• **GIVEN DATA**

### src/rtl/core/aldaa_queue.sv
// Short command queue between the decoder and the execution unit.
// Depends on aldaa_pkg.
module aldaa_queue #(
    parameter int DEPTH = aldaa_pkg::QUEUE_DEPTH
) (
    input  logic            i_clk,
    input  logic            i_rst_n,
    input  logic            i_push,
    input  aldaa_pkg::t_cmd i_cmd,
    output logic            o_ready,
    input  logic            i_pop,
    output logic            o_valid,
    output aldaa_pkg::t_cmd o_cmd
);

    localparam int AW = (DEPTH > 1) ? $clog2(DEPTH) : 1;
    localparam int CW = $clog2(DEPTH + 1);

    aldaa_pkg::t_cmd r_mem [DEPTH];
    logic [AW-1:0]   r_wr;
    logic [AW-1:0]   r_rd;
    logic [CW-1:0]   r_count;
    logic [AW-1:0]   n_wr;
    logic [AW-1:0]   n_rd;
    logic [CW-1:0]   n_count;

    assign o_ready = (r_count != CW'(DEPTH));
    assign o_valid = (r_count != '0);
    assign o_cmd   = r_mem[r_rd];

    always_comb begin
        n_wr    = r_wr;
        n_rd    = r_rd;
        n_count = r_count;
        if (i_push) begin
            n_wr = (r_wr == AW'(DEPTH - 1)) ? '0 : r_wr + 1'b1;
        end
        if (i_pop) begin
            n_rd = (r_rd == AW'(DEPTH - 1)) ? '0 : r_rd + 1'b1;
        end
        if (i_push && !i_pop) begin
            n_count = r_count + 1'b1;
        end else if (!i_push && i_pop) begin
            n_count = r_count - 1'b1;
        end
    end

    always_ff @(posedge i_clk) begin
        if (!i_rst_n) begin
            r_wr    <= '0;
            r_rd    <= '0;
            r_count <= '0;
        end else begin
            r_wr    <= n_wr;
            r_rd    <= n_rd;
            r_count <= n_count;
        end
    end

    always_ff @(posedge i_clk) begin
        if (i_push) begin
            r_mem[r_wr] <= i_cmd;
        end
    end

    a_no_overflow: assert property (@(posedge i_clk) disable iff (!i_rst_n)
        i_push |-> (o_ready || i_pop))
        else $error("Command queue written while full.");

    a_no_underflow: assert property (@(posedge i_clk) disable iff (!i_rst_n)
        i_pop |-> o_valid)
        else $error("Command queue read while empty.");

endmodule

### src/rtl/core/aldaa_back.sv
// Execution unit: holds accumulator and flags; runs one command per cycle
// unless stalled; an output register holds results. Depends on aldaa_pkg.
module aldaa_back (
    input  logic            i_clk,
    input  logic            i_rst_n,
    input  logic            i_q_valid,
    input  aldaa_pkg::t_cmd i_cmd,
    output logic            o_pop,
    input  logic            i_out_ready,
    output logic            o_out_valid,
    output aldaa_pkg::t_res o_res
);

    logic [7:0]      r_acc;
    logic            r_z;
    logic            r_n;
    logic            r_h;
    logic            r_c;
    logic            r_out_valid;
    aldaa_pkg::t_res r_res;
    aldaa_pkg::t_res n_res;

    logic [7:0] src;
    logic       daa_lo;
    logic       daa_hi;
    logic [7:0] daa_corr;

    assign o_pop       = i_q_valid && (!r_out_valid || i_out_ready);
    assign o_out_valid = r_out_valid;
    assign o_res       = r_res;

    assign src      = i_cmd.use_acc ? r_acc : i_cmd.operand;
    assign daa_lo   = r_h || (!r_n && (r_acc[3:0] > aldaa_pkg::DAA_LOW_MAX));
    assign daa_hi   = r_c || (!r_n && (r_acc > aldaa_pkg::DAA_HIGH_MAX));
    assign daa_corr = (daa_lo ? aldaa_pkg::DAA_LOW_CORR : 8'h00) |
                      (daa_hi ? aldaa_pkg::DAA_HIGH_CORR : 8'h00);

    always_comb begin
        n_res.accepted = 1'b1;
        n_res.acc      = r_acc;
        n_res.z        = r_z;
        n_res.n        = r_n;
        n_res.h        = r_h;
        n_res.c        = r_c;
        n_res.cycles   = i_cmd.cycles;
        n_res.adv      = i_cmd.imm;
        case (i_cmd.kind)
            aldaa_pkg::KIND_AND: begin
                n_res.acc = r_acc & src;
                n_res.n   = 1'b0;
                n_res.h   = 1'b1;
                n_res.c   = 1'b0;
                n_res.z   = (n_res.acc == 8'h00);
            end
            aldaa_pkg::KIND_OR: begin
                n_res.acc = r_acc | src;
                n_res.n   = 1'b0;
                n_res.h   = 1'b0;
                n_res.c   = 1'b0;
                n_res.z   = (n_res.acc == 8'h00);
            end
            aldaa_pkg::KIND_XOR: begin
                n_res.acc = r_acc ^ src;
                n_res.n   = 1'b0;
                n_res.h   = 1'b0;
                n_res.c   = 1'b0;
                n_res.z   = (n_res.acc == 8'h00);
            end
            aldaa_pkg::KIND_CPL: begin
                n_res.acc = ~r_acc;
                n_res.n   = 1'b1;
                n_res.h   = 1'b1;
            end
            aldaa_pkg::KIND_DAA: begin
                n_res.acc = r_n ? (r_acc - daa_corr) : (r_acc + daa_corr);
                n_res.h   = 1'b0;
                n_res.c   = r_c || daa_hi;
                n_res.z   = (n_res.acc == 8'h00);
            end
            default: begin
                n_res.accepted = 1'b0;
                n_res.cycles   = aldaa_pkg::CYC_NONE;
                n_res.adv      = 1'b0;
            end
        endcase
    end

    always_ff @(posedge i_clk) begin
        if (!i_rst_n) begin
            r_acc       <= '0;
            r_z         <= 1'b0;
            r_n         <= 1'b0;
            r_h         <= 1'b0;
            r_c         <= 1'b0;
            r_out_valid <= 1'b0;
        end else begin
            if (o_pop) begin
                r_acc       <= n_res.acc;
                r_z         <= n_res.z;
                r_n         <= n_res.n;
                r_h         <= n_res.h;
                r_c         <= n_res.c;
                r_out_valid <= 1'b1;
            end else if (i_out_ready) begin
                r_out_valid <= 1'b0;
            end
        end
    end

    always_ff @(posedge i_clk) begin
        if (o_pop) begin
            r_res <= n_res;
        end
    end

    a_state_matches_result: assert property (@(posedge i_clk) disable iff (!i_rst_n)
        o_pop |=> (r_res.acc == r_acc && r_res.z == r_z && r_res.c == r_c))
        else $error("Stored accumulator differs from the delivered result.");

    a_accept_cycles: assert property (@(posedge i_clk) disable iff (!i_rst_n)
        r_out_valid |-> (r_res.accepted == (r_res.cycles != aldaa_pkg::CYC_NONE)))
        else $error("Accepted flag disagrees with the cycle count.");

    a_adv_long: assert property (@(posedge i_clk) disable iff (!i_rst_n)
        (r_out_valid && r_res.adv) |-> (r_res.cycles == aldaa_pkg::CYC_LONG))
        else $error("Immediate form reported without a long cycle count.");

endmodule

• **PROMPT**
Exactly as written, output the material once more.

• **ANSWER BELOW**
### src/rtl/core/aldaa_queue.sv
// Short command queue between the decoder and the execution unit.
// Depends on aldaa_pkg.
module aldaa_queue #(
    parameter int DEPTH = aldaa_pkg::QUEUE_DEPTH
) (
    input  logic            i_clk,
    input  logic            i_rst_n,
    input  logic            i_push,
    input  aldaa_pkg::t_cmd i_cmd,
    output logic            o_ready,
    input  logic            i_pop,
    output logic            o_valid,
    output aldaa_pkg::t_cmd o_cmd
);

    localparam int AW = (DEPTH > 1) ? $clog2(DEPTH) : 1;
    localparam int CW = $clog2(DEPTH + 1);

    aldaa_pkg::t_cmd r_mem [DEPTH];
    logic [AW-1:0]   r_wr;
    logic [AW-1:0]   r_rd;
    logic [CW-1:0]   r_count;
    logic [AW-1:0]   n_wr;
    logic [AW-1:0]   n_rd;
    logic [CW-1:0]   n_count;

    assign o_ready = (r_count != CW'(DEPTH));
    assign o_valid = (r_count != '0);
    assign o_cmd   = r_mem[r_rd];

    always_comb begin
        n_wr    = r_wr;
        n_rd    = r_rd;
        n_count = r_count;
        if (i_push) begin
            n_wr = (r_wr == AW'(DEPTH - 1)) ? '0 : r_wr + 1'b1;
        end
        if (i_pop) begin
            n_rd = (r_rd == AW'(DEPTH - 1)) ? '0 : r_rd + 1'b1;
        end
        if (i_push && !i_pop) begin
            n_count = r_count + 1'b1;
        end else if (!i_push && i_pop) begin
            n_count = r_count - 1'b1;
        end
    end

    always_ff @(posedge i_clk) begin
        if (!i_rst_n) begin
            r_wr    <= '0;
            r_rd    <= '0;
            r_count <= '0;
        end else begin
            r_wr    <= n_wr;
            r_rd    <= n_rd;
            r_count <= n_count;
        end
    end

    always_ff @(posedge i_clk) begin
        if (i_push) begin
            r_mem[r_wr] <= i_cmd;
        end
    end

    a_no_overflow: assert property (@(posedge i_clk) disable iff (!i_rst_n)
        i_push |-> (o_ready || i_pop))
        else $error("Command queue written while full.");

    a_no_underflow: assert property (@(posedge i_clk) disable iff (!i_rst_n)
        i_pop |-> o_valid)
        else $error("Command queue read while empty.");

endmodule

### src/rtl/core/aldaa_back.sv
// Execution unit: holds accumulator and flags; runs one command per cycle
// unless stalled; an output register holds results. Depends on aldaa_pkg.
module aldaa_back (
    input  logic            i_clk,
    input  logic            i_rst_n,
    input  logic            i_q_valid,
    input  aldaa_pkg::t_cmd i_cmd,
    output logic            o_pop,
    input  logic            i_out_ready,
    output logic            o_out_valid,
    output aldaa_pkg::t_res o_res
);

    logic [7:0]      r_acc;
    logic            r_z;
    logic            r_n;
    logic            r_h;
    logic            r_c;
    logic            r_out_valid;
    aldaa_pkg::t_res r_res;
    aldaa_pkg::t_res n_res;

    logic [7:0] src;
    logic       daa_lo;
    logic       daa_hi;
    logic [7:0] daa_corr;

    assign o_pop       = i_q_valid && (!r_out_valid || i_out_ready);
    assign o_out_valid = r_out_valid;
    assign o_res       = r_res;

    assign src      = i_cmd.use_acc ? r_acc : i_cmd.operand;
    assign daa_lo   = r_h || (!r_n && (r_acc[3:0] > aldaa_pkg::DAA_LOW_MAX));
    assign daa_hi   = r_c || (!r_n && (r_acc > aldaa_pkg::DAA_HIGH_MAX));
    assign daa_corr = (daa_lo ? aldaa_pkg::DAA_LOW_CORR : 8'h00) |
                      (daa_hi ? aldaa_pkg::DAA_HIGH_CORR : 8'h00);

    always_comb begin
        n_res.accepted = 1'b1;
        n_res.acc      = r_acc;
        n_res.z        = r_z;
        n_res.n        = r_n;
        n_res.h        = r_h;
        n_res.c        = r_c;
        n_res.cycles   = i_cmd.cycles;
        n_res.adv      = i_cmd.imm;
        case (i_cmd.kind)
            aldaa_pkg::KIND_AND: begin
                n_res.acc = r_acc & src;
                n_res.n   = 1'b0;
                n_res.h   = 1'b1;
                n_res.c   = 1'b0;
                n_res.z   = (n_res.acc == 8'h00);
            end
            aldaa_pkg::KIND_OR: begin
                n_res.acc = r_acc | src;
                n_res.n   = 1'b0;
                n_res.h   = 1'b0;
                n_res.c   = 1'b0;
                n_res.z   = (n_res.acc == 8'h00);
            end
            aldaa_pkg::KIND_XOR: begin
                n_res.acc = r_acc ^ src;
                n_res.n   = 1'b0;
                n_res.h   = 1'b0;
                n_res.c   = 1'b0;
                n_res.z   = (n_res.acc == 8'h00);
            end
            aldaa_pkg::KIND_CPL: begin
                n_res.acc = ~r_acc;
                n_res.n   = 1'b1;
                n_res.h   = 1'b1;
            end
            aldaa_pkg::KIND_DAA: begin
                n_res.acc = r_n ? (r_acc - daa_corr) : (r_acc + daa_corr);
                n_res.h   = 1'b0;
                n_res.c   = r_c || daa_hi;
                n_res.z   = (n_res.acc == 8'h00);
            end
            default: begin
                n_res.accepted = 1'b0;
                n_res.cycles   = aldaa_pkg::CYC_NONE;
                n_res.adv      = 1'b0;
            end
        endcase
    end

    always_ff @(posedge i_clk) begin
        if (!i_rst_n) begin
            r_acc       <= '0;
            r_z         <= 1'b0;
            r_n         <= 1'b0;
            r_h         <= 1'b0;
            r_c         <= 1'b0;
            r_out_valid <= 1'b0;
        end else begin
            if (o_pop) begin
                r_acc       <= n_res.acc;
                r_z         <= n_res.z;
                r_n         <= n_res.n;
                r_h         <= n_res.h;
                r_c         <= n_res.c;
                r_out_valid <= 1'b1;
            end else if (i_out_ready) begin
                r_out_valid <= 1'b0;
            end
        end
    end

    always_ff @(posedge i_clk) begin
        if (o_pop) begin
            r_res <= n_res;
        end
    end

    a_state_matches_result: assert property (@(posedge i_clk) disable iff (!i_rst_n)
        o_pop |=> (r_res.acc == r_acc && r_res.z == r_z && r_res.c == r_c))
        else $error("Stored accumulator differs from the delivered result.");

    a_accept_cycles: assert property (@(posedge i_clk) disable iff (!i_rst_n)
        r_out_valid |-> (r_res.accepted == (r_res.cycles != aldaa_pkg::CYC_NONE)))
        else $error("Accepted flag disagrees with the cycle count.");

    a_adv_long: assert property (@(posedge i_clk) disable iff (!i_rst_n)
        (r_out_valid && r_res.adv) |-> (r_res.cycles == aldaa_pkg::CYC_LONG))
        else $error("Immediate form reported without a long cycle count.");

endmodule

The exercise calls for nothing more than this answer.